* **YOUR ASSIGNMENT**: Copy each line below containing "after".

* **SUPPLIED MATERIAL**:
□ □ □

From an optimization exercise on the open Yosys and OpenROAD flow, aimed at small area, a short achievable clock period and few clock cycles per item; shortcuts taken in it are not production practice. RTL that was checked went through simulation tests only; none was proved equivalent to the original.

==> exp/nickel <==
Design TopModule, start of the top module:
module TopModule #(
    parameter BITWIDTH = 16,
    parameter MATSIZE  = 8
  )(
    input  logic rstn,
    input  logic [BITWIDTH-1:0] i_data,
    input  logic i_valid,
    output logic i_ready,
    output logic o_valid,
    input  logic o_ready,
    output logic [BITWIDTH-1:0] o_data,
    input  logic Clk,
    output logic o_intr
  );
==> module AXIoutput, before the edit <==
module AXIoutput #(
    parameter BITWIDTH = 16,
    parameter DEPTH    = 4
  )(
    input  logic clk,
    input  logic rstn,
    input  logic push,
    input  logic [BITWIDTH-1:0] data_in,
    output logic [BITWIDTH-1:0] data_out,
    output logic valid,
    input  logic o_ready,
    output logic pop
  );
  localparam CW = $clog2(DEPTH+1);
  logic [DEPTH-1:0][BITWIDTH-1:0] q;
  logic [CW-1:0] count;
  assign valid    = (count != 0);
  assign pop      = valid && o_ready;
  assign data_out = q[0];
  always_ff @(posedge clk) begin
    for (int e = 0; e < DEPTH; e++) begin
      if (pop) begin
        if (push && count == CW'(e+1)) q[e] <= data_in;
        else if (e < DEPTH-1)          q[e] <= q[(e < DEPTH-1) ? e+1 : e];
      end else if (push && count == CW'(e)) begin
        q[e] <= data_in;
      end
    end
    if (!rstn) count <= '0;
    else count <= count + CW'(push) - CW'(pop);
  end
endmodule
==> module PLcontroller, before the edit <==
module PLcontroller #(
    parameter BITWIDTH = 16,
    parameter MATSIZE  = 8,
    parameter LAT      = 2,
    parameter DEPTH    = LAT + 2
  )(
    input  logic clk,
    input  logic rstn,
    input  logic [BITWIDTH-1:0] i_data,
    input  logic i_valid,
    output logic i_ready,
    output logic [BITWIDTH-1:0] word,
    output logic WriteB,
    output logic [$clog2(MATSIZE)-1:0] RowB,
    output logic WriteA,
    output logic LoadCR,
    output logic LoadDirect,
    output logic push,
    input  logic pop,
    output logic o_intr
  );
  localparam AW = $clog2(MATSIZE);
  localparam CW = $clog2(DEPTH+1);
  logic [AW-1:0] ph;
  logic in_v, in_isA;
  logic [AW-1:0] in_hi, in_lo;
  logic [2*AW:0] w;
  logic fr_pend, cr_act;
  logic [AW-1:0] nextcol;
  logic [CW-1:0] resv;
  logic [LAT-1:0] vpipe;
  logic [2*AW-1:0] ocnt;
  logic [AW-1:0] colnow;
  logic commit, phok, colfree, wr, release_cr;
  assign colnow  = ph - 1'b1;
  assign commit  = cr_act && colnow == nextcol && resv < CW'(DEPTH);
  assign phok    = ph == in_lo + 1'b1;
  assign colfree = !cr_act || nextcol > in_lo || (nextcol == in_lo && commit);
  assign WriteB  = in_v && !in_isA && phok && !fr_pend && colfree;
  assign WriteA  = in_v && in_isA && phok && !fr_pend;
  assign wr      = WriteB || WriteA;
  assign RowB    = in_hi;
  assign i_ready = !in_v || wr;
  assign LoadDirect = WriteA && in_lo == AW'(MATSIZE-1);
  assign release_cr = !cr_act || (nextcol == AW'(MATSIZE-1) && commit);
  assign LoadCR  = ph == '0 && (LoadDirect || fr_pend) && release_cr;
  assign push    = vpipe[LAT-1];
  always_ff @(posedge clk) begin
    if (i_ready) begin
      word <= i_data;
      {in_isA, in_hi, in_lo} <= w;
    end
    if (!rstn) begin
      ph      <= '0;
      in_v    <= 1'b0;
      w       <= '0;
      fr_pend <= 1'b0;
      cr_act  <= 1'b0;
      nextcol <= '0;
      resv    <= '0;
      vpipe   <= '0;
      ocnt    <= '0;
      o_intr  <= 1'b0;
    end else begin
      ph <= ph + 1'b1;
      if (i_ready) in_v <= i_valid;
      if (i_valid && i_ready) w <= w + 1'b1;
      if (LoadCR) fr_pend <= 1'b0;
      else if (LoadDirect) fr_pend <= 1'b1;
      if (LoadCR) begin
        cr_act  <= 1'b1;
        nextcol <= '0;
      end else if (commit) begin
        nextcol <= nextcol + 1'b1;
        if (nextcol == AW'(MATSIZE-1)) cr_act <= 1'b0;
      end
      resv  <= resv + CW'(commit) - CW'(pop);
      vpipe <= {vpipe, commit};
      if (pop) ocnt <= ocnt + 1'b1;
      o_intr <= pop && ocnt == '1;
    end
  end
endmodule
Settings: LEC_CHECK=0, CAP_MARGIN=20, CORE_MARGIN=2, CORE_UTILIZATION=40, PLACE_DENSITY=0.6, SETUP_SLACK_MARGIN=5, SLEW_MARGIN=20; clock period 10.0 ns.
run.sh (not shown) runs the stock make flow with config.mk's settings and CLKGATE_MAP_FILE= SYNTH_SCRIPT=/design/flow/synth_recipe.tcl, a recipe that flattens the netlist after the stock synthesis.
==> inputs of exp/umber, as changes to exp/nickel <==
--- a/flow/design.v
+++ b/flow/design.v
@@ -4094,23 +4094,36 @@
     input  logic o_ready,
     output logic pop
   );
-  localparam CW = $clog2(DEPTH+1);
-  logic [DEPTH-1:0][BITWIDTH-1:0] q;
-  logic [CW-1:0] count;
-  assign valid    = (count != 0);
-  assign pop      = valid && o_ready;
-  assign data_out = q[0];
+  localparam NF = DEPTH - 1;
+  localparam PW = (NF > 1) ? $clog2(NF) : 1;
+  localparam CW = $clog2(NF+1);
+  logic [NF-1:0][BITWIDTH-1:0] fifo;
+  logic [PW-1:0] wp, rp;
+  logic [CW-1:0] fc;
+  logic take, fnext, bypass, fwrite;
+  assign pop    = valid && o_ready;
+  assign take   = !valid || o_ready;         
+  assign fnext  = fc != '0;
+  assign bypass = take && !fnext;            
+  assign fwrite = push && !bypass;
+  function automatic logic [PW-1:0] inc(input logic [PW-1:0] p);
+    inc = p + 1'b1;
+    if (p == PW'(NF-1)) inc = {PW{1'b0}};
+  endfunction
   always_ff @(posedge clk) begin
-    for (int e = 0; e < DEPTH; e++) begin
-      if (pop) begin
-        if (push && count == CW'(e+1)) q[e] <= data_in;
-        else if (e < DEPTH-1)          q[e] <= q[(e < DEPTH-1) ? e+1 : e];
-      end else if (push && count == CW'(e)) begin
-        q[e] <= data_in;
-      end
+    if (push) fifo[wp] <= data_in;
+    if (take) data_out <= fnext ? fifo[rp] : data_in;
+    if (!rstn) begin
+      valid <= 1'b0;
+      wp    <= '0;
+      rp    <= '0;
+      fc    <= '0;
+    end else begin
+      if (take) valid <= fnext || push;
+      if (fwrite) wp <= inc(wp);
+      if (take && fnext) rp <= inc(rp);
+      fc <= fc + CW'(fwrite) - CW'(take && fnext);
     end
-    if (!rstn) count <= '0;
-    else count <= count + CW'(push) - CW'(pop);
   end
 endmodule
 module PLcontroller #(
@@ -4136,60 +4149,90 @@
   );
   localparam AW = $clog2(MATSIZE);
   localparam CW = $clog2(DEPTH+1);
+  typedef struct packed {
+    logic isA;
+    logic [AW-1:0] hi;
+    logic [AW-1:0] lo;
+    logic [AW-1:0] ph;
+  } tag_t;
   logic [AW-1:0] ph;
-  logic in_v, in_isA;
-  logic [AW-1:0] in_hi, in_lo;
-  logic [2*AW:0] w;
+  logic ph0;                        
+  logic h_v, s_v;                   
+  tag_t h_t, s_t, w_t;
+  logic [BITWIDTH-1:0] s_d;
+  logic phok;                       
+  logic [2*AW:0] w;                 
   logic fr_pend, cr_act;
-  logic [AW-1:0] nextcol;
-  logic [CW-1:0] resv;
+  logic [AW-1:0] nextcol, nextph;   
+  logic [CW-1:0] resv;              
+  logic room;                       
   logic [LAT-1:0] vpipe;
   logic [2*AW-1:0] ocnt;
-  logic [AW-1:0] colnow;
-  logic commit, phok, colfree, wr, release_cr;
-  assign colnow  = ph - 1'b1;
-  assign commit  = cr_act && colnow == nextcol && resv < CW'(DEPTH);
-  assign phok    = ph == in_lo + 1'b1;
-  assign colfree = !cr_act || nextcol > in_lo || (nextcol == in_lo && commit);
-  assign WriteB  = in_v && !in_isA && phok && !fr_pend && colfree;
-  assign WriteA  = in_v && in_isA && phok && !fr_pend;
+  logic accept, commit, colfree, wr, hfree, release_cr;
+  logic [CW-1:0] resv_n;
+  tag_t h_t_n;
+  assign w_t     = {w[2*AW], w[2*AW-1:AW], w[AW-1:0], AW'(w[AW-1:0] + 1'b1)};
+  assign accept  = i_valid && i_ready;
+  assign commit  = cr_act && ph == nextph && room;
+  assign colfree = !cr_act || h_t.lo < nextcol || (h_t.lo == nextcol && room);
+  assign WriteB  = h_v && phok && !fr_pend && !h_t.isA && colfree;
+  assign WriteA  = h_v && phok && !fr_pend && h_t.isA;
   assign wr      = WriteB || WriteA;
-  assign RowB    = in_hi;
-  assign i_ready = !in_v || wr;
-  assign LoadDirect = WriteA && in_lo == AW'(MATSIZE-1);
-  assign release_cr = !cr_act || (nextcol == AW'(MATSIZE-1) && commit);
-  assign LoadCR  = ph == '0 && (LoadDirect || fr_pend) && release_cr;
+  assign hfree   = !h_v || wr;
+  assign RowB    = h_t.hi;
+  assign LoadDirect = WriteA && h_t.lo == AW'(MATSIZE-1);
+  assign release_cr = !cr_act || (nextph == '0 && room);
+  assign LoadCR  = ph0 && (LoadDirect || fr_pend) && release_cr;
   assign push    = vpipe[LAT-1];
+  assign resv_n  = resv + CW'(commit) - CW'(pop);
+  assign h_t_n   = !hfree ? h_t : s_v ? s_t : w_t;
   always_ff @(posedge clk) begin
-    if (i_ready) begin
-      word <= i_data;
-      {in_isA, in_hi, in_lo} <= w;
+    if (hfree) begin
+      word <= s_v ? s_d : i_data;
+      h_t  <= h_t_n;
+    end
+    if (!hfree && accept) begin
+      s_d <= i_data;
+      s_t <= w_t;
     end
     if (!rstn) begin
       ph      <= '0;
-      in_v    <= 1'b0;
+      ph0     <= 1'b0;
+      phok    <= 1'b0;
+      h_v     <= 1'b0;
+      s_v     <= 1'b0;
+      i_ready <= 1'b1;
       w       <= '0;
       fr_pend <= 1'b0;
       cr_act  <= 1'b0;
       nextcol <= '0;
+      nextph  <= '0;
       resv    <= '0;
+      room    <= 1'b0;
       vpipe   <= '0;
       ocnt    <= '0;
       o_intr  <= 1'b0;
     end else begin
-      ph <= ph + 1'b1;
-      if (i_ready) in_v <= i_valid;
-      if (i_valid && i_ready) w <= w + 1'b1;
+      ph   <= ph + 1'b1;
+      ph0  <= ph == AW'(MATSIZE-1);
+      phok <= ph + 1'b1 == h_t_n.ph;
+      if (hfree) h_v <= s_v || i_valid;
+      s_v     <= !hfree && (s_v || accept);
+      i_ready <= hfree || !(s_v || accept);
+      if (accept) w <= w + 1'b1;
       if (LoadCR) fr_pend <= 1'b0;
       else if (LoadDirect) fr_pend <= 1'b1;
       if (LoadCR) begin
         cr_act  <= 1'b1;
         nextcol <= '0;
+        nextph  <= AW'(1);
       end else if (commit) begin
         nextcol <= nextcol + 1'b1;
+        nextph  <= nextph + 1'b1;
         if (nextcol == AW'(MATSIZE-1)) cr_act <= 1'b0;
       end
-      resv  <= resv + CW'(commit) - CW'(pop);
+      resv  <= resv_n;
+      room  <= resv_n < CW'(DEPTH);
       vpipe <= {vpipe, commit};
       if (pop) ocnt <= ocnt + 1'b1;
       o_intr <= pop && ocnt == '1;
ABC_AREA = 1   (was not set)
==> inputs of exp/fjord, as changes to exp/nickel <==
--- a/flow/design.v
+++ b/flow/design.v
@@ -4094,23 +4094,36 @@
     input  logic o_ready,
     output logic pop
   );
-  localparam CW = $clog2(DEPTH+1);
-  logic [DEPTH-1:0][BITWIDTH-1:0] q;
-  logic [CW-1:0] count;
-  assign valid    = (count != 0);
-  assign pop      = valid && o_ready;
-  assign data_out = q[0];
+  localparam NF = DEPTH - 1;
+  localparam PW = (NF > 1) ? $clog2(NF) : 1;
+  localparam CW = $clog2(NF+1);
+  logic [NF-1:0][BITWIDTH-1:0] fifo;
+  logic [PW-1:0] wp, rp;
+  logic [CW-1:0] fc;
+  logic take, fnext, bypass, fwrite;
+  assign pop    = valid && o_ready;
+  assign take   = !valid || o_ready;         
+  assign fnext  = fc != '0;
+  assign bypass = take && !fnext;            
+  assign fwrite = push && !bypass;
+  function automatic logic [PW-1:0] inc(input logic [PW-1:0] p);
+    inc = p + 1'b1;
+    if (p == PW'(NF-1)) inc = {PW{1'b0}};
+  endfunction
   always_ff @(posedge clk) begin
-    for (int e = 0; e < DEPTH; e++) begin
-      if (pop) begin
-        if (push && count == CW'(e+1)) q[e] <= data_in;
-        else if (e < DEPTH-1)          q[e] <= q[(e < DEPTH-1) ? e+1 : e];
-      end else if (push && count == CW'(e)) begin
-        q[e] <= data_in;
-      end
+    if (push) fifo[wp] <= data_in;
+    if (take) data_out <= fnext ? fifo[rp] : data_in;
+    if (!rstn) begin
+      valid <= 1'b0;
+      wp    <= '0;
+      rp    <= '0;
+      fc    <= '0;
+    end else begin
+      if (take) valid <= fnext || push;
+      if (fwrite) wp <= inc(wp);
+      if (take && fnext) rp <= inc(rp);
+      fc <= fc + CW'(fwrite) - CW'(take && fnext);
     end
-    if (!rstn) count <= '0;
-    else count <= count + CW'(push) - CW'(pop);
   end
 endmodule
 module PLcontroller #(
@@ -4136,60 +4149,90 @@
   );
   localparam AW = $clog2(MATSIZE);
   localparam CW = $clog2(DEPTH+1);
+  typedef struct packed {
+    logic isA;
+    logic [AW-1:0] hi;
+    logic [AW-1:0] lo;
+    logic [AW-1:0] ph;
+  } tag_t;
   logic [AW-1:0] ph;
-  logic in_v, in_isA;
-  logic [AW-1:0] in_hi, in_lo;
-  logic [2*AW:0] w;
+  logic ph0;                        
+  logic h_v, s_v;                   
+  tag_t h_t, s_t, w_t;
+  logic [BITWIDTH-1:0] s_d;
+  logic phok;                       
+  logic [2*AW:0] w;                 
   logic fr_pend, cr_act;
-  logic [AW-1:0] nextcol;
-  logic [CW-1:0] resv;
+  logic [AW-1:0] nextcol, nextph;   
+  logic [CW-1:0] resv;              
+  logic room;                       
   logic [LAT-1:0] vpipe;
   logic [2*AW-1:0] ocnt;
-  logic [AW-1:0] colnow;
-  logic commit, phok, colfree, wr, release_cr;
-  assign colnow  = ph - 1'b1;
-  assign commit  = cr_act && colnow == nextcol && resv < CW'(DEPTH);
-  assign phok    = ph == in_lo + 1'b1;
-  assign colfree = !cr_act || nextcol > in_lo || (nextcol == in_lo && commit);
-  assign WriteB  = in_v && !in_isA && phok && !fr_pend && colfree;
-  assign WriteA  = in_v && in_isA && phok && !fr_pend;
+  logic accept, commit, colfree, wr, hfree, release_cr;
+  logic [CW-1:0] resv_n;
+  tag_t h_t_n;
+  assign w_t     = {w[2*AW], w[2*AW-1:AW], w[AW-1:0], AW'(w[AW-1:0] + 1'b1)};
+  assign accept  = i_valid && i_ready;
+  assign commit  = cr_act && ph == nextph && room;
+  assign colfree = !cr_act || h_t.lo < nextcol || (h_t.lo == nextcol && room);
+  assign WriteB  = h_v && phok && !fr_pend && !h_t.isA && colfree;
+  assign WriteA  = h_v && phok && !fr_pend && h_t.isA;
   assign wr      = WriteB || WriteA;
-  assign RowB    = in_hi;
-  assign i_ready = !in_v || wr;
-  assign LoadDirect = WriteA && in_lo == AW'(MATSIZE-1);
-  assign release_cr = !cr_act || (nextcol == AW'(MATSIZE-1) && commit);
-  assign LoadCR  = ph == '0 && (LoadDirect || fr_pend) && release_cr;
+  assign hfree   = !h_v || wr;
+  assign RowB    = h_t.hi;
+  assign LoadDirect = WriteA && h_t.lo == AW'(MATSIZE-1);
+  assign release_cr = !cr_act || (nextph == '0 && room);
+  assign LoadCR  = ph0 && (LoadDirect || fr_pend) && release_cr;
   assign push    = vpipe[LAT-1];
+  assign resv_n  = resv + CW'(commit) - CW'(pop);
+  assign h_t_n   = !hfree ? h_t : s_v ? s_t : w_t;
   always_ff @(posedge clk) begin
-    if (i_ready) begin
-      word <= i_data;
-      {in_isA, in_hi, in_lo} <= w;
+    if (hfree) begin
+      word <= s_v ? s_d : i_data;
+      h_t  <= h_t_n;
+    end
+    if (!hfree && accept) begin
+      s_d <= i_data;
+      s_t <= w_t;
     end
     if (!rstn) begin
       ph      <= '0;
-      in_v    <= 1'b0;
+      ph0     <= 1'b0;
+      phok    <= 1'b0;
+      h_v     <= 1'b0;
+      s_v     <= 1'b0;
+      i_ready <= 1'b1;
       w       <= '0;
       fr_pend <= 1'b0;
       cr_act  <= 1'b0;
       nextcol <= '0;
+      nextph  <= '0;
       resv    <= '0;
+      room    <= 1'b0;
       vpipe   <= '0;
       ocnt    <= '0;
       o_intr  <= 1'b0;
     end else begin
-      ph <= ph + 1'b1;
-      if (i_ready) in_v <= i_valid;
-      if (i_valid && i_ready) w <= w + 1'b1;
+      ph   <= ph + 1'b1;
+      ph0  <= ph == AW'(MATSIZE-1);
+      phok <= ph + 1'b1 == h_t_n.ph;
+      if (hfree) h_v <= s_v || i_valid;
+      s_v     <= !hfree && (s_v || accept);
+      i_ready <= hfree || !(s_v || accept);
+      if (accept) w <= w + 1'b1;
       if (LoadCR) fr_pend <= 1'b0;
       else if (LoadDirect) fr_pend <= 1'b1;
       if (LoadCR) begin
         cr_act  <= 1'b1;
         nextcol <= '0;
+        nextph  <= AW'(1);
       end else if (commit) begin
         nextcol <= nextcol + 1'b1;
+        nextph  <= nextph + 1'b1;
         if (nextcol == AW'(MATSIZE-1)) cr_act <= 1'b0;
       end
-      resv  <= resv + CW'(commit) - CW'(pop);
+      resv  <= resv_n;
+      room  <= resv_n < CW'(DEPTH);
       vpipe <= {vpipe, commit};
       if (pop) ocnt <= ocnt + 1'b1;
       o_intr <= pop && ocnt == '1;
ABC_AREA = 1   (was not set)
CORE_UTILIZATION = 60   (was 40)
PLACE_DENSITY = 0.7   (was 0.6)
==> implementation parameters <==
Parameter                              Value

Outcome
  Result of the run  no timing/DRC/antenna violations

Final layout
  Cell area after layout    0.0770 mm^2
  Sequential cells    1790
  FF+latch area    0.0383 mm^2

Clock network
  Number of clock sinks    1790
  Clock-pin slew of the registers on the worst-case setup and hold paths    70 ps

Yosys
  Gate Count Post-Synth    6186
  Area share of the leading cell type in the synthesized netlist    45.3%
  Basic-gate share of the synthesized area counting and, or, nand and nor cells    7.83%

GRT
  Met2 usage in global routing    32.9%

Worst setup path
  Worst-path maximum fanout    14

Worst hold path
  Hold-critical path endpoint    CacheUnit.ringB[280]$_DFF_P_

Routing
  Total length of routed met2 wires    83.4 mm
# the run above: exp/umber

□ □ □

* **REPLY**:
run.sh (not shown) runs the stock make flow with config.mk's settings and CLKGATE_MAP_FILE= SYNTH_SCRIPT=/design/flow/synth_recipe.tcl, a recipe that flattens the netlist after the stock synthesis.
  Cell area after layout    0.0770 mm^2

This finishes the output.